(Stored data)
$ cat src/flat_wrapper.sv
// flat-port wrapper written by rule: the top's interface ports become plain ports
module cpc_cfg_flat 
  (clk, arst_n, cfg_o, cfg_valid, cfg_index, cfg_data, cfg_ready);
  cpc_cfg_if cfg_i ();
  input  logic clk;
  input  logic arst_n;
  output cpc_pkg::cfg_t cfg_o;
  input wire logic [$bits(cfg_i.valid)-1:0] cfg_valid;
  input wire logic [$bits(cfg_i.index)-1:0] cfg_index;
  input wire logic [$bits(cfg_i.data)-1:0] cfg_data;
  output wire logic [$bits(cfg_i.ready)-1:0] cfg_ready;
  assign cfg_i.valid = cfg_valid;
  assign cfg_i.index = cfg_index;
  assign cfg_i.data = cfg_data;
  assign cfg_ready = cfg_i.ready;
  cpc_cfg u_core (.clk(clk), .arst_n(arst_n), .cfg(cfg_i), .cfg_o(cfg_o));
endmodule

Exercise details = Beginning at the line that holds "input wire logic [$bits(cfg_i.index)-1:0]", write out word for word each line through the end of the records.

Written answer =
  input wire logic [$bits(cfg_i.index)-1:0] cfg_index;
  input wire logic [$bits(cfg_i.data)-1:0] cfg_data;
  output wire logic [$bits(cfg_i.ready)-1:0] cfg_ready;
  assign cfg_i.valid = cfg_valid;
  assign cfg_i.index = cfg_index;
  assign cfg_i.data = cfg_data;
  assign cfg_ready = cfg_i.ready;
  cpc_cfg u_core (.clk(clk), .arst_n(arst_n), .cfg(cfg_i), .cfg_o(cfg_o));
endmodule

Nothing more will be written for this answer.